Y vino una voz desde la nube, que decía: Este es mi Hijo amado; a él oíd.
Lucas 9:35
Varias personas preguntaron a Jesús: “¿Tú quién eres? Entonces Jesús les dijo: Lo que desde el principio os he dicho” (Juan 8:25-26).
En un salmo, el rey David le atribuyó por anticipado esta afirmación: “He resuelto que mi boca no haga transgresión” (Salmo 17:3).
¿Quién podría decir lo mismo? ¡Cuántos discursos están destinados a atraer clientes, partidarios y electores! ¡Cuántas promesas solemnes son hechas con el único objetivo de seducir y destacarse, pero luego no se cumplen! ¿Pensamos realmente todo lo que decimos? ¿Somos realmente lo que afirmamos ser?
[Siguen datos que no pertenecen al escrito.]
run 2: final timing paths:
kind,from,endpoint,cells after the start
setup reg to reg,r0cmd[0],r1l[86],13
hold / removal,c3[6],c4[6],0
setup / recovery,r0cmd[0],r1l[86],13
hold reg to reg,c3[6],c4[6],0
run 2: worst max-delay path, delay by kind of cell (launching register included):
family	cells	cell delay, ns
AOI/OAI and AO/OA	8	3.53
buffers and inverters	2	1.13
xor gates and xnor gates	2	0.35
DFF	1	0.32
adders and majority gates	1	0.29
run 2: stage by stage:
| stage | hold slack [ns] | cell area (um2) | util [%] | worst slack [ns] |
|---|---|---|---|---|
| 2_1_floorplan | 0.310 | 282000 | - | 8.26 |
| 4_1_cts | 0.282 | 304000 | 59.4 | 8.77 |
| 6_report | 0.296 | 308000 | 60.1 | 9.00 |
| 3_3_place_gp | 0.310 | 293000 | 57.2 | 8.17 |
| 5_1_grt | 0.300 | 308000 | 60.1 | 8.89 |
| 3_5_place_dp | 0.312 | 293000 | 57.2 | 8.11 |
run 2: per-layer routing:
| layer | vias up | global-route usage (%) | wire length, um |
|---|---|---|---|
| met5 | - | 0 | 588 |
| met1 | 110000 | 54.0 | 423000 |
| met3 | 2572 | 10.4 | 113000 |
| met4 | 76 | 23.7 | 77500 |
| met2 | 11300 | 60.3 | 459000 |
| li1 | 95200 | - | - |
Source: an optimization exercise on an open RTL-to-GDS flow (aim: small area, a short achievable clock period and few clock cycles). Production flows keep margins and buffers that such runs may drop. Where RTL was checked, it was by simulation tests only, not by an equivalence proof against the original. The RTL of runs 1, 2 and 6 was laid out without a check of its function. No activity file was given, so power comes from the tool's default toggle rates.

==> flow/run.sh <==
#!/bin/bash
# synth_recipe.tcl (not shown) runs the flow's synth.tcl, then flattens the netlist and writes it again
# the make line also repeats each setting of config.mk as NAME=value (left out here)
make -C /OpenROAD-flow-scripts/flow DESIGN_CONFIG=/design/flow/config.mk WORK_HOME=/design/flow/orfs CLKGATE_MAP_FILE= SYNTH_SCRIPT=/design/flow/synth_recipe.tcl finish
==> flow/config.mk <==
export PLATFORM = sky130hd
export DESIGN_NAME = chillhub_rx
export DESIGN_NICKNAME = chillhub_rx
export VERILOG_FILES = /design/flow/design.v
export SDC_FILE = /design/flow/constraint.sdc
export NUM_CORES = 4
export LEC_CHECK = 0
export CAP_MARGIN = 20
export CORE_MARGIN = 2
export CORE_UTILIZATION = 40
export PLACE_DENSITY = 0.6
export SETUP_SLACK_MARGIN = 2.5
export SLEW_MARGIN = 20
==> flow/constraint.sdc <==
create_clock -name core_clock -period 5.0 [get_ports {clk}]
set_input_delay 1.0000 -clock core_clock [delete_from_list [all_inputs] [get_ports {clk}]]
set_output_delay 1.0000 -clock core_clock [all_outputs]
set_load 0.01 [all_outputs]
This design comes from an exercise in tuning for small area, a short achievable clock period and few clock cycles on the open sky130 flow, not from production work.
In this exercise RTL edits were held to simulation tests only and were not proved equivalent to the original.
Power and IR drop assume default switching activity.

==> design/flow/design.v <==
module gsm7_c2s(cu, def_hit, sept);
  input [15:0] cu;
  wire [15:0] cu;
  output def_hit;
  wire def_hit;
  output [6:0] sept;
  wire [6:0] sept;
  wire _0_;
  wire _100_;
  wire _101_;
  wire _102_;
  wire _103_;
  wire _104_;
  wire _105_;
  wire _106_;
  wire _107_;
  wire _108_;
  wire _109_;
  wire _10_;
  wire _110_;
  wire _111_;
  wire _112_;
  wire _113_;
  wire _114_;
  wire _115_;
  wire _116_;
  wire _117_;
  wire _118_;
  wire _119_;
  wire _11_;
  wire _120_;
  wire _121_;
  wire _122_;
  wire _123_;
  wire _124_;
  wire _125_;
  wire _126_;
  wire _127_;
  wire _128_;
  wire _129_;
  wire _12_;
  wire _130_;
  wire _131_;
  wire _132_;
  wire _133_;
  wire _134_;
  wire _135_;
  wire _136_;
  wire _137_;
  wire _138_;
  wire _139_;
  wire _13_;
  wire _140_;
  wire _141_;
  wire _142_;
  wire _143_;
  wire _144_;
  wire _145_;
  wire _146_;
  wire _147_;
  wire _148_;
  wire _149_;
  wire _14_;
  wire _150_;
  wire _151_;
  wire _152_;
  wire _153_;
  wire _154_;
  wire _155_;
  wire _156_;
  wire _157_;
  wire _158_;
  wire _159_;
  wire _15_;
  wire _160_;
  wire _161_;
  wire _162_;
  wire _163_;
  wire _164_;
  wire _165_;
  wire _166_;
  wire _167_;
  wire _168_;
  wire _169_;
  wire _16_;
  wire _170_;
  wire _171_;
  wire _172_;
  wire _173_;
  wire _174_;
  wire _175_;
  wire _176_;
  wire _177_;
  wire _178_;
  wire _179_;
  wire _17_;
  wire _180_;
  wire _181_;
  wire _182_;
  wire _183_;
  wire _184_;
  wire _185_;
  wire _186_;
  wire _187_;
  wire _188_;
  wire _189_;
  wire _18_;
  wire _190_;
  wire _191_;
  wire _192_;
  wire _193_;
  wire _194_;
  wire _195_;
  wire _196_;
  wire _197_;
  wire _198_;
  wire _199_;
  wire _19_;
  wire _1_;
  wire _200_;
  wire _201_;
  wire _202_;
  wire _203_;
  wire _204_;
  wire _205_;
  wire _206_;
  wire _207_;
  wire _208_;
  wire _209_;
  wire _20_;
  wire _210_;
  wire _211_;
  wire _212_;
  wire _213_;
  wire _214_;
  wire _215_;
  wire _216_;
  wire _217_;
  wire _218_;
  wire _219_;
  wire _21_;
  wire _220_;
  wire _221_;
  wire _222_;
  wire _223_;
  wire _224_;
  wire _225_;
  wire _226_;
  wire _227_;
  wire _228_;
  wire _229_;
  wire _22_;
  wire _230_;
  wire _231_;
  wire _232_;
  wire _233_;
  wire _234_;
  wire _235_;
  wire _236_;
  wire _237_;
  wire _238_;
  wire _239_;
  wire _23_;
  wire _240_;
  wire _241_;
  wire _242_;
  wire _243_;
  wire _244_;
  wire _245_;
  wire _246_;
  wire _247_;
  wire _248_;
  wire _249_;
  wire _24_;
  wire _250_;
  wire _251_;
  wire _252_;
  wire _253_;
  wire _254_;
  wire _255_;
  wire _256_;
  wire _257_;
  wire _258_;
  wire _259_;
  wire _25_;
  wire _260_;
  wire _261_;
  wire _262_;
  wire _263_;
  wire _264_;
  wire _265_;
  wire _266_;
  wire _267_;
  wire _268_;
  wire _269_;
  wire _26_;
  wire _270_;
  wire _271_;
  wire _272_;
  wire _273_;
  wire _274_;
  wire _275_;
  wire _276_;
  wire _277_;
  wire _278_;
  wire _279_;
  wire _27_;
  wire _280_;
  wire _281_;
  wire _282_;
  wire _283_;
  wire _284_;
  wire _285_;
  wire _286_;
  wire _287_;
  wire _288_;
  wire _289_;
  wire _28_;
  wire _290_;
  wire _291_;
  wire _292_;
  wire _293_;
  wire _294_;
  wire _29_;
  wire _2_;
  wire _30_;
  wire _31_;
  wire _32_;
  wire _33_;
  wire _34_;
  wire _35_;
  wire _36_;
  wire _37_;
  wire _38_;
  wire _39_;
  wire _3_;
  wire _40_;
  wire _41_;
  wire _42_;
  wire _43_;
  wire _44_;
  wire _45_;
  wire _46_;
  wire _47_;
  wire _48_;
  wire _49_;
  wire _4_;
  wire _50_;
  wire _51_;
  wire _52_;
  wire _53_;
  wire _54_;
  wire _55_;
  wire _56_;
  wire _57_;
  wire _58_;
  wire _59_;
  wire _5_;
  wire _60_;
  wire _61_;
  wire _62_;
  wire _63_;
  wire _64_;
  wire _65_;
  wire _66_;
  wire _67_;
  wire _68_;
  wire _69_;
  wire _6_;
  wire _70_;
  wire _71_;
  wire _72_;
  wire _73_;
  wire _74_;
  wire _75_;
  wire _76_;
  wire _77_;
  wire _78_;
  wire _79_;
  wire _7_;
  wire _80_;
  wire _81_;
  wire _82_;
  wire _83_;
  wire _84_;
  wire _85_;
  wire _86_;
  wire _87_;
  wire _88_;
  wire _89_;
  wire _8_;
  wire _90_;
  wire _91_;
  wire _92_;
  wire _93_;
  wire _94_;
  wire _95_;
  wire _96_;
  wire _97_;
  wire _98_;
  wire _99_;
  wire _9_;
  wire [15:0] \u.cu ;
  wire \u.def_hit ;
  wire [7:0] \u.hi ;
  wire [7:0] \u.lo ;
  wire [6:0] \u.sept ;
  assign _270_ = 4'h1 >> { cu[6], cu[7] };
  assign _269_ = 4'h8 >> { cu[0], cu[4] };
  assign _268_ = 4'h8 >> { _269_, cu[3] };
  assign _267_ = 4'h8 >> { _268_, cu[1] };
  assign _266_ = 4'h8 >> { cu[1], cu[3] };
  assign _265_ = 4'h8 >> { _266_, _269_ };
  assign _264_ = 4'h1 >> { cu[1], cu[3] };
  assign _263_ = 4'h8 >> { cu[2], cu[4] };
  assign _262_ = 4'h1 >> { _263_, _264_ };
  assign _261_ = 4'h1 >> { cu[0], cu[4] };
  assign _260_ = 4'h4 >> { _261_, cu[2] };
  assign _259_ = 4'h1 >> { _260_, cu[3] };
  assign _258_ = 4'h1 >> { _259_, _262_ };
  assign _257_ = 4'h1 >> { _258_, cu[7] };
  assign _255_ = 4'h4 >> { _257_, _256_ };
  assign _254_ = 4'h1 >> { _256_, cu[7] };
  assign _253_ = 4'h4 >> { _254_, _258_ };
  assign _251_ = 4'h1 >> { _252_, _270_ };
  assign _250_ = 4'h2 >> { cu[6], cu[3] };
  assign _249_ = 4'h4 >> { _250_, cu[8] };
  assign _248_ = 4'h8 >> { cu[1], cu[2] };
  assign _247_ = 4'h1 >> { cu[1], cu[2] };
  assign _246_ = 4'h1 >> { _247_, _248_ };
  assign _245_ = 4'h4 >> { _246_, cu[7] };
  assign _244_ = 4'h4 >> { _245_, cu[5] };
  assign _243_ = 4'h1 >> { _244_, _249_ };
  assign _242_ = 4'h2 >> { _243_, _251_ };
  assign _241_ = 4'h2 >> { cu[1], cu[2] };
  assign _240_ = 4'h2 >> { cu[6], cu[0] };
  assign _239_ = 4'h1 >> { _240_, _241_ };
  assign _238_ = 4'h1 >> { cu[3], cu[4] };
  assign _237_ = 4'h8 >> { _256_, cu[2] };
  assign _236_ = 4'h8 >> { _248_, _268_ };
  assign _234_ = 4'h1 >> { _235_, _238_ };
  assign _233_ = 4'h1 >> { _234_, _239_ };
  assign _232_ = 4'h4 >> { _233_, cu[0] };
  assign _231_ = 4'h4 >> { _232_, cu[6] };
  assign _230_ = 4'h1 >> { cu[6], cu[0] };
  assign _229_ = 4'h8 >> { _230_, _233_ };
  assign _227_ = 4'h1 >> { _228_, _251_ };
  assign _226_ = 4'h1 >> { cu[7], cu[0] };
  assign _225_ = 4'h4 >> { _226_, cu[1] };
  assign _224_ = 4'h1 >> { cu[0], cu[1] };
  assign _223_ = 4'h4 >> { _224_, cu[7] };
  assign _222_ = 4'h8 >> { _262_, cu[7] };
  assign _221_ = 4'h1 >> { cu[0], cu[8] };
  assign _220_ = 4'h1 >> { _221_, cu[4] };
  assign _219_ = 4'h1 >> { _220_, _222_ };
  assign _217_ = 4'h4 >> { _219_, _218_ };
  assign _216_ = 4'h1 >> { _220_, _218_ };
  assign _215_ = 4'h4 >> { _216_, _222_ };
  assign _213_ = 4'h1 >> { _214_, _227_ };
  assign _212_ = 4'h2 >> { _213_, cu[5] };
  assign _211_ = 4'h1 >> { _212_, _242_ };
  assign _210_ = 4'h4 >> { _227_, cu[4] };
  assign _209_ = 4'h8 >> { cu[0], cu[5] };
  assign _208_ = 4'h8 >> { _209_, _248_ };
  assign _207_ = 4'h1 >> { cu[2], cu[5] };
  assign _206_ = 4'h4 >> { cu[0], cu[4] };
  assign _205_ = 4'h4 >> { _206_, _207_ };
  assign _204_ = 4'h4 >> { _205_, _208_ };
  assign _203_ = 4'h1 >> { _248_, cu[0] };
  assign _202_ = 4'h8 >> { _268_, cu[5] };
  assign _201_ = 4'h1 >> { _202_, _203_ };
  assign _200_ = 4'h8 >> { cu[6], cu[7] };
  assign _199_ = 4'h4 >> { _200_, _262_ };
  assign _198_ = 4'h1 >> { _199_, _201_ };
  assign _197_ = 4'h4 >> { _198_, _227_ };
  assign _196_ = 4'h1 >> { _197_, _204_ };
  assign _195_ = 4'h1 >> { _196_, cu[8] };
  assign sept[4] = 4'h1 >> { _195_, _210_ };
  assign _194_ = 4'h2 >> { cu[3], cu[8] };
  assign _193_ = 4'h8 >> { _194_, _209_ };
  assign _192_ = 4'h4 >> { cu[1], cu[8] };
  assign _191_ = 4'h4 >> { _192_, cu[4] };
  assign _190_ = 4'h8 >> { _191_, cu[2] };
  assign _189_ = 4'h2 >> { cu[1], cu[3] };
  assign _188_ = 4'h2 >> { _189_, cu[6] };
  assign _187_ = 4'h2 >> { cu[0], cu[4] };
  assign _186_ = 4'h8 >> { _187_, cu[3] };
  assign _185_ = 4'h1 >> { _186_, _188_ };
  assign _184_ = 4'h4 >> { _185_, _190_ };
  assign _183_ = 4'h4 >> { _184_, _193_ };
  assign _182_ = 4'h1 >> { _186_, _193_ };
  assign _181_ = 4'h4 >> { _182_, _188_ };
  assign _180_ = 4'h4 >> { _181_, _190_ };
  assign _178_ = 4'h2 >> { _179_, cu[7] };
  assign _177_ = 4'h1 >> { _211_, cu[7] };
  assign _176_ = 4'h4 >> { _189_, cu[5] };
  assign _175_ = 4'h1 >> { _176_, _227_ };
  assign _174_ = 4'h4 >> { _175_, _177_ };
  assign _173_ = 4'h2 >> { _174_, cu[3] };
  assign _172_ = 4'h1 >> { _173_, _178_ };
  assign _171_ = 4'h8 >> { _207_, _266_ };
  assign _170_ = 4'h8 >> { _189_, cu[7] };
  assign _169_ = 4'h1 >> { _170_, _260_ };
  assign _168_ = 4'h2 >> { _169_, cu[5] };
  assign _167_ = 4'h4 >> { _200_, cu[1] };
  assign _166_ = 4'h8 >> { _167_, cu[0] };
  assign _165_ = 4'h1 >> { _166_, _168_ };
  assign _164_ = 4'h4 >> { _165_, _171_ };
  assign _163_ = 4'h1 >> { _166_, _171_ };
  assign _162_ = 4'h4 >> { _163_, _168_ };
  assign _160_ = 4'h1 >> { _161_, _227_ };
  assign _159_ = 4'h4 >> { cu[6], cu[4] };
  assign _158_ = 4'h1 >> { _191_, _200_ };
  assign _157_ = 4'h1 >> { _158_, _159_ };
  assign _156_ = 4'h2 >> { _157_, _175_ };
  assign _155_ = 4'h2 >> { _156_, cu[2] };
  assign _154_ = 4'h2 >> { cu[6], cu[7] };
  assign _153_ = 4'h1 >> { _154_, _248_ };
  assign _152_ = 4'h2 >> { _153_, _221_ };
  assign _151_ = 4'h1 >> { _152_, _155_ };
  assign _150_ = 4'h4 >> { _151_, _160_ };
  assign _149_ = 4'h1 >> { _152_, _160_ };
  assign _148_ = 4'h4 >> { _149_, _155_ };
  assign _147_ = 4'h4 >> { _227_, cu[1] };
  assign _146_ = 4'h8 >> { _247_, _269_ };
  assign _145_ = 4'h8 >> { _207_, cu[7] };
  assign _144_ = 4'h1 >> { _145_, cu[5] };
  assign _143_ = 4'h8 >> { _144_, cu[7] };
  assign _142_ = 4'h1 >> { _143_, _146_ };
  assign _141_ = 4'h2 >> { _142_, cu[3] };
  assign _140_ = 4'h8 >> { _159_, cu[5] };
  assign _139_ = 4'h8 >> cu[6:5];
  assign _138_ = 4'h4 >> { _139_, cu[4] };
  assign _137_ = 4'h2 >> { cu[5], cu[8] };
  assign _135_ = 4'h1 >> { _137_, _136_ };
  assign _134_ = 4'h1 >> { _135_, cu[3] };
  assign _133_ = 4'h1 >> { _134_, cu[2] };
  assign _132_ = 4'h4 >> { _136_, cu[3] };
  assign _131_ = 4'h4 >> { _194_, cu[5] };
  assign _130_ = 4'h1 >> { _131_, cu[2] };
  assign _129_ = 4'h4 >> { _130_, _132_ };
  assign _128_ = 4'h8 >> { _206_, cu[5] };
  assign _127_ = 4'h4 >> { _209_, cu[4] };
  assign _126_ = 4'h2 >> { _167_, cu[2] };
  assign _124_ = 4'h4 >> { _126_, _125_ };
  assign _122_ = 4'h1 >> { _124_, _123_ };
  assign _121_ = 4'h1 >> { _122_, _141_ };
  assign _120_ = 4'h8 >> { _176_, cu[6] };
  assign _119_ = 4'h8 >> { _261_, cu[8] };
  assign _118_ = 4'h1 >> { _119_, _120_ };
  assign _117_ = 4'h8 >> { _118_, _251_ };
  assign _116_ = 4'h8 >> { _117_, _121_ };
  assign _115_ = 4'h2 >> { _119_, _121_ };
  assign _114_ = 4'h8 >> { _115_, _251_ };
  assign _113_ = 4'h4 >> { _114_, _120_ };
  assign _112_ = 4'h1 >> { _125_, _167_ };
  assign _111_ = 4'h2 >> { _112_, cu[2] };
  assign _110_ = 4'h4 >> { _238_, cu[2] };
  assign _109_ = 4'h8 >> { _110_, _139_ };
  assign _108_ = 4'h8 >> { _194_, _207_ };
  assign _107_ = 4'h1 >> { _108_, _119_ };
  assign _106_ = 4'h4 >> { _107_, _109_ };
  assign _105_ = 4'h4 >> { _106_, _120_ };
  assign _104_ = 4'h4 >> { _105_, _111_ };
  assign _103_ = 4'h8 >> { _104_, _251_ };
  assign _102_ = 4'h4 >> { _103_, _141_ };
  assign sept[1] = 4'h1 >> { _101_, _147_ };
  assign _100_ = 4'h2 >> { _192_, _238_ };
  assign _99_ = 4'h1 >> { _100_, _268_ };
  assign _98_ = 4'h4 >> { _248_, cu[7] };
  assign _97_ = 4'h1 >> { _98_, _99_ };
  assign _96_ = 4'h2 >> { _97_, _177_ };
  assign _95_ = 4'h8 >> { _139_, _264_ };
  assign _94_ = 4'h2 >> { _136_, cu[1] };
  assign _93_ = 4'h4 >> { _159_, cu[0] };
  assign _92_ = 4'h1 >> { _93_, _209_ };
  assign _91_ = 4'h2 >> { _92_, cu[2] };
  assign _90_ = 4'h1 >> { _145_, _250_ };
  assign _89_ = 4'h4 >> { _90_, _91_ };
  assign _88_ = 4'h1 >> { _89_, _94_ };
  assign _87_ = 4'h1 >> { _88_, _95_ };
  assign _86_ = 4'h4 >> { _87_, _96_ };
  assign _85_ = 4'h2 >> { _86_, _251_ };
  assign _84_ = 4'h8 >> { _97_, _251_ };
  assign _83_ = 4'h2 >> { _84_, cu[0] };
  assign _82_ = 4'h1 >> { _83_, _85_ };
  assign _81_ = 4'h8 >> { _139_, _245_ };
  assign _80_ = 4'h1 >> { _81_, _199_ };
  assign _79_ = 4'h1 >> { _80_, cu[0] };
  assign _78_ = 4'h1 >> { _208_, _252_ };
  assign _77_ = 4'h1 >> { _78_, _270_ };
  assign _76_ = 4'h4 >> { _247_, cu[3] };
  assign _75_ = 4'h4 >> { _264_, cu[2] };
  assign _73_ = 4'h1 >> { _74_, _250_ };
  assign _72_ = 4'h4 >> { cu[7], cu[8] };
  assign _71_ = 4'h4 >> { _72_, _73_ };
  assign _70_ = 4'h1 >> { _71_, _77_ };
  assign _69_ = 4'h4 >> { _70_, _79_ };
  assign _68_ = 4'h1 >> { _71_, _79_ };
  assign _67_ = 4'h4 >> { _68_, _77_ };
  assign _66_ = 4'h2 >> { _238_, cu[5] };
  assign _65_ = 4'h1 >> { _209_, _269_ };
  assign _64_ = 4'h1 >> { _65_, _66_ };
  assign _63_ = 4'h1 >> { _266_, cu[4] };
  assign _62_ = 4'h4 >> { _63_, _64_ };
  assign _61_ = 4'h2 >> { _62_, cu[5] };
  assign _60_ = 4'h1 >> { _186_, cu[5] };
  assign _59_ = 4'h8 >> { _187_, _241_ };
  assign _58_ = 4'h8 >> { _59_, _60_ };
  assign _57_ = 4'h1 >> { _60_, _246_ };
  assign _56_ = 4'h1 >> { _57_, _58_ };
  assign _55_ = 4'h2 >> { _59_, _60_ };
  assign _54_ = 4'h2 >> { _60_, _246_ };
  assign _53_ = 4'h1 >> { _54_, _55_ };
  assign _51_ = 4'h4 >> { _52_, _61_ };
  assign _50_ = 4'h4 >> { _64_, cu[2] };
  assign _49_ = 4'h8 >> { _50_, cu[1] };
  assign _48_ = 4'h4 >> { cu[1], cu[2] };
  assign _47_ = 4'h8 >> { _48_, _64_ };
  assign _45_ = 4'h1 >> { _46_, _51_ };
  assign _44_ = 4'h8 >> { _154_, cu[9] };
  assign _43_ = 4'h8 >> { _44_, cu[8] };
  assign _42_ = 4'h8 >> cu[9:8];
  assign _41_ = 4'h8 >> { _42_, _154_ };
  assign _39_ = 4'h4 >> { _40_, _45_ };
  assign _38_ = 4'h8 >> { _167_, _261_ };
  assign _37_ = 4'h1 >> { _233_, _270_ };
  assign _36_ = 4'h4 >> { _37_, _38_ };
  assign _35_ = 4'h1 >> { _38_, _270_ };
  assign _34_ = 4'h4 >> { _35_, _233_ };
  assign _33_ = 4'h8 >> { _189_, _205_ };
  assign _32_ = 4'h8 >> { _260_, _266_ };
  assign _31_ = 4'h1 >> { _32_, cu[5] };
  assign _30_ = 4'h4 >> { _31_, _33_ };
  assign _29_ = 4'h1 >> { _32_, _33_ };
  assign _28_ = 4'h4 >> { _29_, cu[5] };
  assign _27_ = 4'h1 >> { _33_, cu[5] };
  assign _26_ = 4'h4 >> { _27_, _32_ };
  assign _23_ = 4'h1 >> { _24_, _25_ };
  assign _22_ = 4'h4 >> { _144_, _234_ };
  assign _21_ = 4'h2 >> { cu[0], cu[1] };
  assign _20_ = 4'h4 >> { _21_, _207_ };
  assign _19_ = 4'h4 >> { _20_, _260_ };
  assign _18_ = 4'h1 >> { _19_, _146_ };
  assign _17_ = 4'h1 >> { _18_, cu[3] };
  assign _16_ = 4'h8 >> { _20_, _259_ };
  assign _15_ = 4'h4 >> { _146_, cu[3] };
  assign _14_ = 4'h1 >> { _15_, _16_ };
  assign _13_ = 4'h1 >> { _206_, cu[5] };
  assign _12_ = 4'h2 >> { _13_, _247_ };
  assign _11_ = 4'h8 >> { _12_, cu[3] };
  assign _10_ = 4'h8 >> { _247_, cu[3] };
  assign _9_ = 4'h4 >> { _10_, _13_ };
  assign _8_ = 4'h8 >> { _170_, _187_ };
  assign _6_ = 4'h1 >> { _8_, _7_ };
  assign _5_ = 4'h4 >> { _6_, _252_ };
  assign _3_ = 4'h8 >> { _5_, _4_ };
  assign _2_ = 4'h1 >> { _7_, _252_ };
  assign _1_ = 4'h2 >> { _8_, _4_ };
  assign _0_ = 4'h8 >> { _1_, _2_ };
  assign _293_ = 4'h4 >> { _294_, _22_ };
  assign _292_ = 4'h4 >> { _6_, _15_ };
  assign _291_ = 4'h4 >> { _292_, _16_ };
  assign _290_ = 4'h1 >> { _22_, _252_ };
  assign _289_ = 4'h8 >> { _290_, _291_ };
  assign _287_ = 4'h2 >> { _288_, cu[6] };
  assign _286_ = 4'h1 >> { _287_, _23_ };
  assign _285_ = 4'h1 >> cu[9:8];
  assign _284_ = 4'h4 >> { _285_, _286_ };
  assign _283_ = 4'h1 >> { _284_, _39_ };
  assign _282_ = 4'h1 >> cu[11:10];
  assign _281_ = 4'h1 >> { cu[15], cu[12] };
  assign _280_ = 4'h8 >> { _281_, _282_ };
  assign _279_ = 4'h4 >> { _280_, cu[13] };
  assign _278_ = 4'h4 >> { _279_, cu[14] };
  assign _277_ = 4'h1 >> cu[13:12];
  assign _276_ = 4'h1 >> cu[15:14];
  assign _275_ = 4'h8 >> { _276_, _277_ };
  assign _274_ = 4'h8 >> { _275_, _282_ };
  assign def_hit = 4'h4 >> { _273_, _283_ };
  assign _256_ = 4'he >> { _267_, _265_ };
  assign _252_ = 4'he >> { _255_, _253_ };
  assign _235_ = 4'he >> { _237_, _236_ };
  assign _228_ = 4'he >> { _231_, _229_ };
  assign _218_ = 4'he >> { _225_, _223_ };
  assign _214_ = 4'he >> { _217_, _215_ };
  assign _179_ = 4'he >> { _183_, _180_ };
  assign _161_ = 4'he >> { _164_, _162_ };
  assign _272_ = 4'he >> { _150_, _148_ };
  assign _136_ = 4'he >> { _140_, _138_ };
  assign _123_ = 4'he >> { _133_, _129_ };
  assign _125_ = 4'he >> { _128_, _127_ };
  assign _101_ = 8'hfe >> { _116_, _113_, _102_ };
  assign _74_ = 4'he >> { _76_, _75_ };
  assign _271_ = 4'he >> { _69_, _67_ };
  assign _52_ = 4'hb >> { _56_, _53_ };
  assign _46_ = 4'he >> { _49_, _47_ };
  assign _40_ = 4'he >> { _43_, _41_ };
  assign _25_ = 4'he >> { _36_, _34_ };
  assign _24_ = 8'hfe >> { _30_, _28_, _26_ };
  assign _4_ = 4'hb >> { _17_, _14_ };
  assign _7_ = 4'he >> { _11_, _9_ };
  assign _294_ = 4'he >> { _3_, _0_ };
  assign _288_ = 4'he >> { _293_, _289_ };
  assign _273_ = 4'he >> { _278_, _274_ };
  assign sept[5] = 2'h1 >> _211_;
  assign sept[3] = 2'h1 >> _172_;
  assign sept[2] = 2'h1 >> _272_;
  assign sept[0] = 2'h1 >> _82_;
  assign sept[6] = 2'h1 >> _271_;
  assign \u.lo  = cu[7:0];
  assign \u.hi  = cu[15:8];
  assign \u.sept  = sept;
  assign \u.def_hit  = def_hit;
  assign \u.cu  = cu;
endmodule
Jesús era un hombre humilde de corazón (Mateo 11:29). No trató de atraer a la gente mediante hermosos discursos o vanas promesas. Declaró al hombre su estado pecaminoso sin atenuar la verdad. No se escondió, y habló fielmente de parte de Dios, a pesar de la oposición que esto le acarrearía. Nunca pronunció una palabra de más, y jamás tuvo que rectificar algo que había dicho. En él no había contradicción ni desfase entre lo que decía ser y lo que realmente era. Sus palabras eran sabias, puras y penetrantes. Jesús es el único a quien podemos creer plenamente. Él es la verdad (Juan 14:6).
Pero también está lleno de gracia. “La gracia y la verdad vinieron por medio de Jesucristo” (Juan 1:17). La verdad nos condena, pero la gracia perdona y atrae a todos los que reconocen su estado.

“Señor, ¿a quién iremos? Tú tienes palabras de vida eterna” (Juan 6:68).